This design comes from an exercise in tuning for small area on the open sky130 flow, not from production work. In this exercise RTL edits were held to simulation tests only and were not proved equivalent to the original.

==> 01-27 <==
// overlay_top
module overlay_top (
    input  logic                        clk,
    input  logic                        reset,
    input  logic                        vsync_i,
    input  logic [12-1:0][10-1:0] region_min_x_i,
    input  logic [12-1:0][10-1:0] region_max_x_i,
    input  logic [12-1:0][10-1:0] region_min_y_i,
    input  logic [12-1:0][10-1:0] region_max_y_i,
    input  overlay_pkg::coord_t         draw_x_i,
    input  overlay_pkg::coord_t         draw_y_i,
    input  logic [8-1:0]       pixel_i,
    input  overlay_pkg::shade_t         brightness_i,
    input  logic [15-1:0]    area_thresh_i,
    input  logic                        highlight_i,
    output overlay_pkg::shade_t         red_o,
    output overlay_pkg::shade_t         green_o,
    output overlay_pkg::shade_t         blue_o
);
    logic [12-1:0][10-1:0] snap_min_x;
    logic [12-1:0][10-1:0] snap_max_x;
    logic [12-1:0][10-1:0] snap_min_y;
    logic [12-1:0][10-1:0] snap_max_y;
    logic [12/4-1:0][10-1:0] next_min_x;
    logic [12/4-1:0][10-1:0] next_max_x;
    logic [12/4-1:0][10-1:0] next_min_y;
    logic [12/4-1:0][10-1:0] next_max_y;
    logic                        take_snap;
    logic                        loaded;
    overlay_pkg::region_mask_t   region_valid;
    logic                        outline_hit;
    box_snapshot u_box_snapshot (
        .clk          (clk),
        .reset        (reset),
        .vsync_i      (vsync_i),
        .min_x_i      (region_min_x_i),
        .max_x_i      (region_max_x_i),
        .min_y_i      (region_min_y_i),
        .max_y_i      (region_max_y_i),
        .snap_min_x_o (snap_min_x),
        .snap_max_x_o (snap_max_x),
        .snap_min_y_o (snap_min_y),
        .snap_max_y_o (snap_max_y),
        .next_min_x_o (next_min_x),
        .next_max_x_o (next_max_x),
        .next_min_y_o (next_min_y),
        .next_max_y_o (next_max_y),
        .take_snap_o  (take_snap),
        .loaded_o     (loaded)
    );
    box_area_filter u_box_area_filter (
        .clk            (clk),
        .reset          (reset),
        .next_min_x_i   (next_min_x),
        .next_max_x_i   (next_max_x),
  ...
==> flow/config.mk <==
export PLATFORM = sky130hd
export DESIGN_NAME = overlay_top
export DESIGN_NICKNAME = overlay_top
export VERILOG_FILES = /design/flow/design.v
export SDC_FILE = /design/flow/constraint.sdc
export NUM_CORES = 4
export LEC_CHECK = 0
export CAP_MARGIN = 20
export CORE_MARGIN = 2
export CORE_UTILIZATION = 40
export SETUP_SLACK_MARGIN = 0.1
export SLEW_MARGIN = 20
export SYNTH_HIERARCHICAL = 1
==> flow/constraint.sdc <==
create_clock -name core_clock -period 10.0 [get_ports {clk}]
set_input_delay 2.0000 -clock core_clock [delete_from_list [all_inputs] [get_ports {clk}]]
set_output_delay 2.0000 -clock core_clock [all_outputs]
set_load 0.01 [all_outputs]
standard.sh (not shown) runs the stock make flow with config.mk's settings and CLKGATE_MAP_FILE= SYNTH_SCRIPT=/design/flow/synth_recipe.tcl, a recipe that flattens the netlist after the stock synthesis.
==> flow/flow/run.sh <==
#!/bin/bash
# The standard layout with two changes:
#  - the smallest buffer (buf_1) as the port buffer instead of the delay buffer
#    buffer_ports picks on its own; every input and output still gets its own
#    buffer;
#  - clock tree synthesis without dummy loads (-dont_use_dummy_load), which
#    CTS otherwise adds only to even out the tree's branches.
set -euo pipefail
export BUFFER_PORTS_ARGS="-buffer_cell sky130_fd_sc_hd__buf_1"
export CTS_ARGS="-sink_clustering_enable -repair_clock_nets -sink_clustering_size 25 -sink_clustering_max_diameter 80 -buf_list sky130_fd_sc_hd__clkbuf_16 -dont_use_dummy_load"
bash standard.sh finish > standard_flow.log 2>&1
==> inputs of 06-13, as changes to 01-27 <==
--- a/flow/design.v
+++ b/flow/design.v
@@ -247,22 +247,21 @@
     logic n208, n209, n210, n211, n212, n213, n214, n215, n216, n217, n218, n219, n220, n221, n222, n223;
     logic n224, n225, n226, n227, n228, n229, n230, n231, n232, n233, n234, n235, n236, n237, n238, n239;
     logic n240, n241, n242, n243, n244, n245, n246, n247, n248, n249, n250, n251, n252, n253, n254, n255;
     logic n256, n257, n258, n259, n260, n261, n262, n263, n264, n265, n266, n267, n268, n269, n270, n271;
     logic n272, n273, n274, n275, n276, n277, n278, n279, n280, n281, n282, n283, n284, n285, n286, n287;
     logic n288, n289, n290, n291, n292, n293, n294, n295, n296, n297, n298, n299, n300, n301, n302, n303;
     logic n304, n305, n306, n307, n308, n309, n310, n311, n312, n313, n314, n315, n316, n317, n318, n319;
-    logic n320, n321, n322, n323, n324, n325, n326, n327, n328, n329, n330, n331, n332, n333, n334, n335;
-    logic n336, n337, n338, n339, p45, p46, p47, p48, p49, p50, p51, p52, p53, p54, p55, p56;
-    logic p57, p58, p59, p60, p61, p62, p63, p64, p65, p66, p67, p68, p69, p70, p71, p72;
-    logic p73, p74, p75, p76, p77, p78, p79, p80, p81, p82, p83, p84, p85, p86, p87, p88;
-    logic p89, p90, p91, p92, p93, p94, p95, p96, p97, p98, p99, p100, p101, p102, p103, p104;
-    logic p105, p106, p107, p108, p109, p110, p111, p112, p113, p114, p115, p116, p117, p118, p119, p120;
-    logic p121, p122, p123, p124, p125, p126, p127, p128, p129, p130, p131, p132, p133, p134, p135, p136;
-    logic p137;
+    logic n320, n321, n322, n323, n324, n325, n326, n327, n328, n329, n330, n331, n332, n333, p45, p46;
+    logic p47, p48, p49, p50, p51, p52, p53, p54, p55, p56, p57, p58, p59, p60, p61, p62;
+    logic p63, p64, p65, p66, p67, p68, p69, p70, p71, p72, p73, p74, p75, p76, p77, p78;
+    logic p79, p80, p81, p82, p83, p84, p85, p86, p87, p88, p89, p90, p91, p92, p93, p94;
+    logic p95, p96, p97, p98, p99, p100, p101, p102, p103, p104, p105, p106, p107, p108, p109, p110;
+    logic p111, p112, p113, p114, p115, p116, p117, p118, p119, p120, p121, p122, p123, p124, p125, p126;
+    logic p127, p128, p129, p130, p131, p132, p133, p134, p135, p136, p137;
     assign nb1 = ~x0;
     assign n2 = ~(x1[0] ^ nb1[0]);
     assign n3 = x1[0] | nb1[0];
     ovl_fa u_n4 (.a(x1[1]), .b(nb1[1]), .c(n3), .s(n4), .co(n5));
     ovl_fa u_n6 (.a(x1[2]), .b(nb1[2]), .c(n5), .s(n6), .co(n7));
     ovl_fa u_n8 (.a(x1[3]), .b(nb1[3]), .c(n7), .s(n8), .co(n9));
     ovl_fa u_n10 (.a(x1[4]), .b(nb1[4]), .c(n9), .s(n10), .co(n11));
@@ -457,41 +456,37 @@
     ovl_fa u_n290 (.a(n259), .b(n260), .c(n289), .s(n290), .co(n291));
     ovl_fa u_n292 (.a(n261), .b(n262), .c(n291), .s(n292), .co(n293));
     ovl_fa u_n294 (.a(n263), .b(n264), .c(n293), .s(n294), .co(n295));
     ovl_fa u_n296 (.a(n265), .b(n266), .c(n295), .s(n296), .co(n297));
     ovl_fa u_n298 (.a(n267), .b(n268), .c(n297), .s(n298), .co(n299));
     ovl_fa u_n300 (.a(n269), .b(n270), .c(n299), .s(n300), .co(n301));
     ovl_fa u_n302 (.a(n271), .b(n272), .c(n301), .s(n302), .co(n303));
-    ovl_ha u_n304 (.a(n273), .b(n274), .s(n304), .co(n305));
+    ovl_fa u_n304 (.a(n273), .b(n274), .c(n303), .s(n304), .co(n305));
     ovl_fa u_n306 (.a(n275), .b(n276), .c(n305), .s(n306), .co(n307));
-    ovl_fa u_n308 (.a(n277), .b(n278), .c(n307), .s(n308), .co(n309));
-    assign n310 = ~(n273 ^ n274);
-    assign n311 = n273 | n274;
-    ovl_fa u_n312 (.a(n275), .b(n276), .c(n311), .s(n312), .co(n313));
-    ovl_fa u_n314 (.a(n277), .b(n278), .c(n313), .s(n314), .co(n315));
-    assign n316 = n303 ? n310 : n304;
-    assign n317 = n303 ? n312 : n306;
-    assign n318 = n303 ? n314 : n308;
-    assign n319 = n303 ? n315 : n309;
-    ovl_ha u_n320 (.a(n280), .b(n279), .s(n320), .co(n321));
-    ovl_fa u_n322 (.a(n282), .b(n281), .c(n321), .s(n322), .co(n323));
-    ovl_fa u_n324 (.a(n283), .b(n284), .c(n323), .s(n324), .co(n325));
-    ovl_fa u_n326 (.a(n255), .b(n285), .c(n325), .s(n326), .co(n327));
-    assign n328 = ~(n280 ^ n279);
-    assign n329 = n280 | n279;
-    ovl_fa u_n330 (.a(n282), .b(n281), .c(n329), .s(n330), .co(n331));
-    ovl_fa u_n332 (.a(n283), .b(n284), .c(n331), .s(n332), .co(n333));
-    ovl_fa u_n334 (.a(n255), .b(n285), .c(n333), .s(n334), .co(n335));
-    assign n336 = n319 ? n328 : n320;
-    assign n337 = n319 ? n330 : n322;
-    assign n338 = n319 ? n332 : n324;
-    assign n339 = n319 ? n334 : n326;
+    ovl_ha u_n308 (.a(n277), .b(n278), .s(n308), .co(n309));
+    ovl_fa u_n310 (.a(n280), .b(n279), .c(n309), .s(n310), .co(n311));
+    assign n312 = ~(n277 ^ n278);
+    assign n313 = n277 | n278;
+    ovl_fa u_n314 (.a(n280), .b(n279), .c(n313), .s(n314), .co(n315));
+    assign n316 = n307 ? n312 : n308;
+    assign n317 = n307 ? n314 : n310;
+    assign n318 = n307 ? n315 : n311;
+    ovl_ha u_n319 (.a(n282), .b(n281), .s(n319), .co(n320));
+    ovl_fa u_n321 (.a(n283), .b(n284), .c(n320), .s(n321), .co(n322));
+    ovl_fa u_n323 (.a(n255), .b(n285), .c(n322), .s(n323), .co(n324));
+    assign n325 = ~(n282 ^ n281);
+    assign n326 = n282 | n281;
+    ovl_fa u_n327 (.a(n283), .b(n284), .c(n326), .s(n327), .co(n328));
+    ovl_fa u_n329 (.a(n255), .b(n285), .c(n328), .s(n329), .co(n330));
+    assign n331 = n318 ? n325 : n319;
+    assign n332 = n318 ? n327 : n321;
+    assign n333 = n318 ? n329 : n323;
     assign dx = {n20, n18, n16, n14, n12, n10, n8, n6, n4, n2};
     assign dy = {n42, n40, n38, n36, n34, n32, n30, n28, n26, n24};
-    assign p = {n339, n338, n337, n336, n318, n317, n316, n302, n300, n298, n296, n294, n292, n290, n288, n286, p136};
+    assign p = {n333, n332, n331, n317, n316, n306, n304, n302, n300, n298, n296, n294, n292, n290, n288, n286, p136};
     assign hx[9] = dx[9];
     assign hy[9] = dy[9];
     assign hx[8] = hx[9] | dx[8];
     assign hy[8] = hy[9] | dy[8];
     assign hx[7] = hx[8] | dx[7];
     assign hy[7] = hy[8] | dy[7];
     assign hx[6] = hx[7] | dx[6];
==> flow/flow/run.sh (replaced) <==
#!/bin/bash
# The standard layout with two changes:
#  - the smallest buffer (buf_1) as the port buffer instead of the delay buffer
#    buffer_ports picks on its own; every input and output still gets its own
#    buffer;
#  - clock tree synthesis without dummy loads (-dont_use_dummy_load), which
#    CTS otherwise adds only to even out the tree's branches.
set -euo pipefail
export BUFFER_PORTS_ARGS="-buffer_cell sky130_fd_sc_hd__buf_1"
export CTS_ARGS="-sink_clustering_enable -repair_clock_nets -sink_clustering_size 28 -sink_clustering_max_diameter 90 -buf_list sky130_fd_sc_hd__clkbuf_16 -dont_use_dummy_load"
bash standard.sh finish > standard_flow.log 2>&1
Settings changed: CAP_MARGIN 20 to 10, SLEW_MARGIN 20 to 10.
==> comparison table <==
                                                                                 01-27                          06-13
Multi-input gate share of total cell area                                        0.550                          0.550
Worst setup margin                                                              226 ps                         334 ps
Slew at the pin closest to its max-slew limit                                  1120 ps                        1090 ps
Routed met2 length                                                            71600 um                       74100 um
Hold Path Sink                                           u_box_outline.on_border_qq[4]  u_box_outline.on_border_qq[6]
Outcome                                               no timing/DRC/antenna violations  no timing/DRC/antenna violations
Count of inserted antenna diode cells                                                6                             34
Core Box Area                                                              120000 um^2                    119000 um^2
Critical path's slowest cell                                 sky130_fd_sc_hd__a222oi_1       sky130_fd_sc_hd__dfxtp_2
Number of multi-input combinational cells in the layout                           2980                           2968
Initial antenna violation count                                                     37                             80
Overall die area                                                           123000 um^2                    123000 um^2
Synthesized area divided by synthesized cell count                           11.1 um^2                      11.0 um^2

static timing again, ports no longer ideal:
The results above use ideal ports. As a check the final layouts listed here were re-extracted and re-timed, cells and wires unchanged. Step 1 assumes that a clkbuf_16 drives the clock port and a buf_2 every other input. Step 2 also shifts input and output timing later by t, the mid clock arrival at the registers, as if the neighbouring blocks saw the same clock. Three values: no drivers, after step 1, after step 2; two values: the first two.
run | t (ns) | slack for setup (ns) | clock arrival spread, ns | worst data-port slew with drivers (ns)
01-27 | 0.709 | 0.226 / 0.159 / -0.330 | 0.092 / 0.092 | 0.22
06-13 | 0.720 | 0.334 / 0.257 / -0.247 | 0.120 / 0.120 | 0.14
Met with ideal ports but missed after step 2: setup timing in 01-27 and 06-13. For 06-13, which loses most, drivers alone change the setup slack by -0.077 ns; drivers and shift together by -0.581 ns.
━━━━━━━━━━━━━━━━━━━━━━━━━━━━━━
WORK TO COMPLETE: From the records above, extract exactly and only the lines that begin at the line with "(.a(n255), .b(n285), .c(n333), .s(n334), .co(n335));" and stop after the line with "(.a(n283), .b(n284), .c(n326), .s(n327), .co(n328));".

WRITTEN RESPONSE:
-    ovl_fa u_n334 (.a(n255), .b(n285), .c(n333), .s(n334), .co(n335));
-    assign n336 = n319 ? n328 : n320;
-    assign n337 = n319 ? n330 : n322;
-    assign n338 = n319 ? n332 : n324;
-    assign n339 = n319 ? n334 : n326;
+    ovl_ha u_n308 (.a(n277), .b(n278), .s(n308), .co(n309));
+    ovl_fa u_n310 (.a(n280), .b(n279), .c(n309), .s(n310), .co(n311));
+    assign n312 = ~(n277 ^ n278);
+    assign n313 = n277 | n278;
+    ovl_fa u_n314 (.a(n280), .b(n279), .c(n313), .s(n314), .co(n315));
+    assign n316 = n307 ? n312 : n308;
+    assign n317 = n307 ? n314 : n310;
+    assign n318 = n307 ? n315 : n311;
+    ovl_ha u_n319 (.a(n282), .b(n281), .s(n319), .co(n320));
+    ovl_fa u_n321 (.a(n283), .b(n284), .c(n320), .s(n321), .co(n322));
+    ovl_fa u_n323 (.a(n255), .b(n285), .c(n322), .s(n323), .co(n324));
+    assign n325 = ~(n282 ^ n281);
+    assign n326 = n282 | n281;
+    ovl_fa u_n327 (.a(n283), .b(n284), .c(n326), .s(n327), .co(n328));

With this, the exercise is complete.